● Problem details:
Copy, exactly and without additions, every line in the records below from the one holding "required_ns: 3.63" through the one holding "core_area_sq_mm: 0.005743", both ends included.

── Supplied records

File: src/rtl/rsa_decoder_if.sv
// rsa_decoder_if: start/done handshake and data buses of the RSA decryption engine.
// Ports: i_start (launch request), i_data_in (ciphertext), o_data_out (plaintext), o_done (completion pulse).
// master drives the request side (bench / host), slave is the engine.
interface rsa_decoder_if #(
  parameter int unsigned n_bit = 7
);
  logic             i_start;
  logic [n_bit-1:0] i_data_in;
  logic [n_bit-1:0] o_data_out;
  logic             o_done;

  modport master (output i_start, output i_data_in, input  o_data_out, input  o_done);
  modport slave  (input  i_start, input  i_data_in, output o_data_out, output o_done);
endinterface

File: src/rtl/rsa_decoder.sv
// rsa_decoder: fixed-key RSA decryption, data_out = data_in^d mod n, using one shared
//   bit-serial Montgomery multiplier (R = 2^n_bit) in a left-to-right square-and-multiply loop.
// Latency: done pulses 1 + (2 + d_bit + popcount(d)) * (n_bit + 2) cycles after the launch edge.
// Backpressure: none; start activity while busy (or during the done cycle) is ignored.
// Ports: i_clk clock; i_rst_n synchronous reset, active HIGH despite the suffix;
//   io_bus.i_start level request (0->1 launches), io_bus.i_data_in ciphertext sampled at launch,
//   io_bus.o_data_out last plaintext (held), io_bus.o_done one-cycle completion pulse.
module rsa_decoder #(
  parameter int unsigned n      = 79,
  parameter int unsigned n_bit  = 7,
  parameter int unsigned logr   = 3,
  parameter int unsigned p      = 1,
  parameter int unsigned Rmodn  = 49,
  parameter int unsigned R2modn = 31,
  parameter int unsigned d      = 47,
  parameter int unsigned d_bit  = 7
) (
  input  logic         i_clk,
  input  logic         i_rst_n,
  rsa_decoder_if.slave io_bus
);

  localparam logic [n_bit+1:0] N_T      = (n_bit + 2)'(n);
  localparam logic [n_bit-1:0] RMOD_C   = n_bit'(Rmodn);
  localparam logic [n_bit-1:0] R2_C     = n_bit'(R2modn);
  localparam logic [n_bit-1:0] ONE_C    = n_bit'(1);
  localparam logic [d_bit-1:0] D_VEC    = d_bit'(d);
  localparam logic [logr-1:0]  J_TOP    = logr'(d_bit - 1);
  localparam logic [logr-1:0]  CNT_LAST = logr'(n_bit - 1);
  localparam logic             P_BIT    = 1'(p);

  typedef enum logic [2:0] {
    S_IDLE, S_TO_MONT, S_SQUARE, S_MULT, S_FROM_MONT, S_DONE
  } state_t;

  // Sub-phase of the Montgomery multiply running in any of the MM states.
  typedef enum logic [1:0] {PH_LOAD, PH_ITER, PH_FIX} phase_t;

  state_t           r_state;
  phase_t           r_ph;
  logic [logr-1:0]  r_cnt;    // multiplier bit index within one MM
  logic [logr-1:0]  r_j;      // exponent bit index, MSB first
  logic [n_bit+1:0] r_t;      // Montgomery accumulator
  logic [n_bit-1:0] r_a;      // multiplier operand, shifted right each iteration
  logic [n_bit-1:0] r_b;      // multiplicand operand
  logic [n_bit-1:0] r_x;      // captured ciphertext
  logic [n_bit-1:0] r_xbar;   // ciphertext in Montgomery form
  logic [n_bit-1:0] r_acc;    // running power (Montgomery form), final result after FROM_MONT
  logic             r_start;
  logic             r_armed;  // low only in the first cycle after reset: a start held through reset is not an edge
  logic [n_bit-1:0] r_data_out;
  logic             r_done;

  logic [n_bit-1:0] w_op_a;
  logic [n_bit-1:0] w_op_b;
  logic [n_bit+1:0] w_sum;
  logic [n_bit+1:0] w_sum2;
  logic             w_q;
  logic [n_bit-1:0] w_res;
  logic             w_launch;

  assign io_bus.o_data_out = r_data_out;
  assign io_bus.o_done     = r_done;

  // A start edge coinciding with the done cycle is dropped on purpose.
  assign w_launch = r_armed & io_bus.i_start & ~r_start & ~r_done;

  // Operand selection for the MM being loaded; every multiplicand is already < n.
  always_comb begin
    w_op_a = r_acc;
    w_op_b = r_acc;
    case (r_state)
      S_TO_MONT: begin
        w_op_a = r_x;
        w_op_b = R2_C;
      end
      S_MULT:      w_op_b = r_xbar;
      S_FROM_MONT: w_op_b = ONE_C;
      default: ;
    endcase
  end

  // One radix-2 step: add a[i]*b, then add n if odd so the halving is exact.
  // The accumulator stays below 2n, so n_bit+2 bits never overflow.
  assign w_sum  = r_t + (r_a[0] ? {2'b00, r_b} : '0);
  assign w_q    = w_sum[0] & P_BIT;
  assign w_sum2 = w_sum + (w_q ? N_T : '0);
  assign w_res  = (r_t >= N_T) ? n_bit'(r_t - N_T) : n_bit'(r_t);

  always_ff @(posedge i_clk) begin
    if (i_rst_n) begin
      r_state    <= S_IDLE;
      r_ph       <= PH_LOAD;
      r_cnt      <= '0;
      r_j        <= '0;
      r_t        <= '0;
      r_a        <= '0;
      r_b        <= '0;
      r_x        <= '0;
      r_xbar     <= '0;
      r_acc      <= '0;
      r_start    <= 1'b0;
      r_armed    <= 1'b0;
      r_data_out <= '0;
      r_done     <= 1'b0;
    end else begin
      r_start <= io_bus.i_start;
      r_armed <= 1'b1;
      r_done  <= 1'b0;
      case (r_state)
        S_IDLE: begin
          if (w_launch) begin
            r_x     <= io_bus.i_data_in;
            r_ph    <= PH_LOAD;
            r_state <= S_TO_MONT;
          end
        end
        S_DONE: begin
          r_data_out <= r_acc;
          r_done     <= 1'b1;
          r_state    <= S_IDLE;
        end
        default: begin
          case (r_ph)
            PH_LOAD: begin
              r_t   <= '0;
              r_a   <= w_op_a;
              r_b   <= w_op_b;
              r_cnt <= '0;
              r_ph  <= PH_ITER;
            end
            PH_ITER: begin
              r_t   <= w_sum2 >> 1;
              r_a   <= r_a >> 1;
              r_cnt <= r_cnt + logr'(1);
              if (r_cnt == CNT_LAST) r_ph <= PH_FIX;
            end
            default: begin
              // Correction cycle: write the MM result back and pick the next step.
              // Advancing the exponent index happens here, so it costs no extra cycle.
              r_ph <= PH_LOAD;
              case (r_state)
                S_TO_MONT: begin
                  r_xbar  <= w_res;
                  r_acc   <= RMOD_C;
                  r_j     <= J_TOP;
                  r_state <= S_SQUARE;
                end
                S_SQUARE: begin
                  r_acc <= w_res;
                  if (D_VEC[r_j]) begin
                    r_state <= S_MULT;
                  end else if (r_j == '0) begin
                    r_state <= S_FROM_MONT;
                  end else begin
                    r_j     <= r_j - logr'(1);
                    r_state <= S_SQUARE;
                  end
                end
                S_MULT: begin
                  r_acc <= w_res;
                  if (r_j == '0) begin
                    r_state <= S_FROM_MONT;
                  end else begin
                    r_j     <= r_j - logr'(1);
                    r_state <= S_SQUARE;
                  end
                end
                S_FROM_MONT: begin
                  r_acc   <= w_res;
                  r_state <= S_DONE;
                end
                default: r_state <= S_IDLE;
              endcase
            end
          endcase
        end
      endcase
    end
  end

endmodule

File: src/flat_wrapper.sv
// flat-port wrapper written by rule: the top's interface ports become plain ports
module rsa_decoder_flat 
#(
  parameter int unsigned n      = 79,
  parameter int unsigned n_bit  = 7,
  parameter int unsigned logr   = 3,
  parameter int unsigned p      = 1,
  parameter int unsigned Rmodn  = 49,
  parameter int unsigned R2modn = 31,
  parameter int unsigned d      = 47,
  parameter int unsigned d_bit  = 7
)
  (i_clk, i_rst_n, io_bus_i_start, io_bus_i_data_in, io_bus_o_data_out, io_bus_o_done);
  rsa_decoder_if #(.n_bit(n_bit)) io_bus_i ();
  input  logic i_clk;
  input  logic i_rst_n;
  input wire logic [$bits(io_bus_i.i_start)-1:0] io_bus_i_start;
  input wire logic [$bits(io_bus_i.i_data_in)-1:0] io_bus_i_data_in;
  output wire logic [$bits(io_bus_i.o_data_out)-1:0] io_bus_o_data_out;
  output wire logic [$bits(io_bus_i.o_done)-1:0] io_bus_o_done;
  assign io_bus_i.i_start = io_bus_i_start;
  assign io_bus_i.i_data_in = io_bus_i_data_in;
  assign io_bus_o_data_out = io_bus_i.o_data_out;
  assign io_bus_o_done = io_bus_i.o_done;
  rsa_decoder #(.n(n), .n_bit(n_bit), .logr(logr), .p(p), .Rmodn(Rmodn), .R2modn(R2modn), .d(d), .d_bit(d_bit)) u_core (.i_clk(i_clk), .i_rst_n(i_rst_n), .io_bus(io_bus_i));
endmodule
File: config.mk
export PLATFORM = sky130hd
export DESIGN_NAME = rsa_decoder_flat
export DESIGN_NICKNAME = d
export VERILOG_FILES = /design/src/rtl/rsa_decoder_if.sv /design/src/rtl/rsa_decoder.sv /design/src/flat_wrapper.sv
export SDC_FILE = /design/constraint.sdc
export NUM_CORES = 1
export LEC_CHECK = 0
export CORE_ASPECT_RATIO = 1.5
export CORE_MARGIN = 5
export CORE_UTILIZATION = 59
export DETAILED_ROUTE_END_ITERATION = 6
export GPL_TIMING_DRIVEN = 0
export PLACE_DENSITY = 0.89
export RECOVER_POWER = 50
export SETUP_SLACK_MARGIN = 0.4
export SLEW_MARGIN = 20
export SYNTH_ARGS = -nofsm -noshare
export SYNTH_HDL_FRONTEND = slang
export SYNTH_SLANG_ARGS = --single-unit
File: constraint.sdc
create_clock -name i_clk -period 3.4 [get_ports i_clk]
set_input_delay 0.68 -clock i_clk [delete_from_list [all_inputs] [get_ports i_clk]]
set_output_delay 0.68 -clock i_clk [all_outputs]
set_load 0.005 [all_outputs]
==> out/qor.yml <==
outcome:
  status: "finished clean"
critical_path:
  cp_slowest_cell: "dfxtp_4"
  critical_path_arrival_ns: 3.22
  r2r_slack_ns: 0.41
  crit_fanout: 8
  path_class: "reg -> reg"
  required_ns: 3.63
  slowest_delay_ns: 0.37
  end_kind: "flop"
  r2r_end: "u_core.r_t[7]"
  timing.rr.start: "u_core.r_a[0]"
  worstRegToRegCells: 12
  worstSetupStartpointType: "flop"
  worstPathCellList: "and2_4 -> ha_4 -> fa_2 -> a211o_1 -> and3_4 -> o21a_1 -> nor2_2 -> xnor2_1 -> ha_1 -> a41o_1 -> and2_1 -> a221o_1"
clock_network:
  clock-root-buffer: "clkbuf_8"
  clkTransAtPathRegs_ns: 0.07
  clock_sinks: 65
  h-tree-depth: 3
  clockBufferDepth: 2
  clock_latency_ns: 0.34
  tritoncts: "done"
  cts_made_buffers: 9
hold_path:
  hold_class: "reg -> reg"
  hold_depth: 2
  hold_start: "u_core.r_a[3]"
  hold_end: "u_core.r_a[3]"
floorplan:
  ioPinCount: 18
  dieArea_sq_mm: 0.007493
  die-width_um: 72.37
  rows: 34
  start_util_pct: 59.93
  die_h_um: 103.5
  core_area_sq_mm: 0.005743
timing:
  hold_viol: 0
  fmax_mhz: 334.3
  setup_viol: 0
  min_period_ns: 2.991
  grt_setup_unrepaired: "yes"
  worst_slew_pin_slew_ns: 0.8254
  skew_ns: 0.007410
  drv_slew: 0
  relSlewSlack_pct: 44.39
  fin_tns_setup_ns: 0
  timing.final.crit_share_pct: 87.98
yosys:
  ys.flop_type: "dfxtp_1"
  synthArstFlopShare_pct: 0
  yosysSeqAreaShare_pct: 37.80
  synth_cell_type_count: 61
  synth_seq_cells: 65
  netlist_area_sq_mm: 0.003442
  netlist_instances: 412
  synth_edf_count: 0
  syn_nets: 439
  syn_area_per_cell_sq_um: 8.354
  yosysWarnings: 0
place:
  dpl.hpwl_um: 6515
  io_buffer_count: 17
  gp_congestion: 0.9100
pwr:
  pwr-share-comb_pct: 6.5
  power.density_mw_per_mm2: 386.8
  p_leak_nw: 1.681
  swShare_pct: 23.47
  p_seq_share_pct: 50.5
  p_clk_share_pct: 43.0
  power.switching_mw: 0.3622
  ir_worst_vdd_v: 0.0001972
  power.internal_mw: 1.181
layout:
  final_nets: 473
  area_growth_pct: 15.89
  layout-drive-gt1-share_pct: 9.778
  antennaDiodeCount: 0
  postLayoutCoreUtil_pct: 69.46
global_routing:
  grt_first_pass_wirelength_um: 15090
  track_usage_pct: 25.61
  antenna_found_initial: 0
  gr-total-overflow: 0
  grt_max_degree: 11
  grt_pass1_vias: 3265
route:
  via_count: 3209
  drt-met1-wl_um: 3506
  drcViolationCount: 0
  routed-wl-met2_um: 4695
  wirelength_um: 9161
  top_layer: "met4"
  drt_first_pass_iters: 5
  vias_per_cell: 6.148
  antenna_left: 0
  wl_met3_um: 398
  routedWlPerCell_um: 17.55
  drt_iter0_drc: 401
flow_run:
  drv_cap: 0
## synth_stat cells (all sizes together) (7+ instances only)
cell type   n  area share, %
dfxtp      65             38
nor2       64            7.1
a21oi      45            6.7
nand2      29            3.2
o21ai      22            3.2
mux2i      18            5.2
ha         16            5.8
clkbuf     13            1.4
inv        13            1.4
and2       11            2.0
nor3       11            1.9
buf         9            1.3
xor2        8            2.0
a22oi       7            1.5
xnor2       7            1.8
## cells in the final DEF, fill, tap and decap left out, types with 11 or more instances in the layout
cell type | Yosys | final
dfxtp_1 | 65 | 64
inv_1 | 12 | 12
nand2_1 | 29 | 29
ha_1 | 16 | 15
mux2i_1 | 18 | 18
nor2_1 | 63 | 62
a21oi_1 | 44 | 44
clkbuf_8 | 0 | 11
clkbuf_1 | 13 | 16
o21ai_0 | 12 | 13
## cell families after synthesis
kind of cell / synth area share (%)
compound gates: 23.26
xor+xnor: 3.817
fa+ha+maj: 6.398
buf+inv: 4.180
flops: 37.80
mux: 5.234
simple gates: 19.30
## layout make-up
type                       instances  area, sq um
multi-input combinational        312         2042
fill                             468         1754
sequential                        65         1305
timing repair buffer              23        215.2
clock buffer                      12        155.1
buffer                            22        92.59
tap                               72        90.09
inverter                          13        48.80
clock inverter                     3        40.04
## per-stage QoR
stage	hold slack (ns)	setup slack [ns]	instance area (sq um)	power [mW]	std cells
global placement	0.4437	0.2026	3702	0.8922	501
CTS	0.4581	0.3731	3956	1.536	520
global route	0.4797	0.3563	3989	1.582	522
finish	0.4559	0.4086	3989	1.543	522
floorplan	0.4364	0.4220	3442	0.8609	412
detailed placement	0.4489	0.1260	3702	0.8955	501
## flip-flops by register name, summed over array words and instances, names as in the netlist, named ones only
signal and flops:
u_core.io_bus.o_done 1, u_core.r_j 3, u_core.r_t 8, u_core.r_start 1, u_core.r_state 3, u_core.r_a 7, u_core.r_ph 2, u_core.io_bus.o_data_out 7
u_core.r_x 7, u_core.r_b 7, u_core.r_armed 1, u_core.r_acc 7, u_core.r_cnt 3, u_core.r_xbar 7
## power groups by stage
stage | clock network [mW] | registers (mW) | logic (mW)
2_1_floorplan | 0 | 0.795 | 0.0659
3_3_place_gp | 0 | 0.797 | 0.0955
3_5_place_dp | 0 | 0.797 | 0.0982
4_1_cts | 0.658 | 0.779 | 0.0991
5_1_grt | 0.692 | 0.780 | 0.110
6_report | 0.663 | 0.780 | 0.100
## worst max path at each step
stage          cells past startpoint          start  slack (ns)       endpoint
2_1_floorplan                     12  u_core.r_a[0]        0.42  u_core.r_t[7]
3_3_place_gp                      12  u_core.r_a[0]        0.20  u_core.r_t[7]
3_5_place_dp                      12  u_core.r_a[0]        0.13  u_core.r_t[7]
4_1_cts                           12  u_core.r_a[0]        0.37  u_core.r_t[7]
5_1_grt                           12  u_core.r_a[0]        0.36  u_core.r_t[7]
6_report                          12  u_core.r_a[0]        0.41  u_core.r_t[7]
## worst max-delay path: cells and delay by family (launching register included)
kind,cells,cell delay [ns]
AO/OA/AOI/OAI,4,0.99
adder cells (fa/ha/maj),3,0.77
AND/OR/NAND/NOR,4,0.63
flip-flops,1,0.37
XOR/XNOR,1,0.13
## layer usage
metal	global-route usage [%]	up-vias
li1	-	1527
met1	26.78	1512
met2	43.61	127
met3	3.876	43
met4	20.70	0
met5	0	-
## what timing repair did
action,4_1_cts,5_1_grt
pin swaps,6,5
resized for setup,9,2
buffers inserted,4,2
endpoints found under the setup margin,2,2
hold buffers,0,0
No activity file was read; power rests on OpenSTA's default activity.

────

● Written solution:
  required_ns: 3.63
  slowest_delay_ns: 0.37
  end_kind: "flop"
  r2r_end: "u_core.r_t[7]"
  timing.rr.start: "u_core.r_a[0]"
  worstRegToRegCells: 12
  worstSetupStartpointType: "flop"
  worstPathCellList: "and2_4 -> ha_4 -> fa_2 -> a211o_1 -> and3_4 -> o21a_1 -> nor2_2 -> xnor2_1 -> ha_1 -> a41o_1 -> and2_1 -> a221o_1"
clock_network:
  clock-root-buffer: "clkbuf_8"
  clkTransAtPathRegs_ns: 0.07
  clock_sinks: 65
  h-tree-depth: 3
  clockBufferDepth: 2
  clock_latency_ns: 0.34
  tritoncts: "done"
  cts_made_buffers: 9
hold_path:
  hold_class: "reg -> reg"
  hold_depth: 2
  hold_start: "u_core.r_a[3]"
  hold_end: "u_core.r_a[3]"
floorplan:
  ioPinCount: 18
  dieArea_sq_mm: 0.007493
  die-width_um: 72.37
  rows: 34
  start_util_pct: 59.93
  die_h_um: 103.5
  core_area_sq_mm: 0.005743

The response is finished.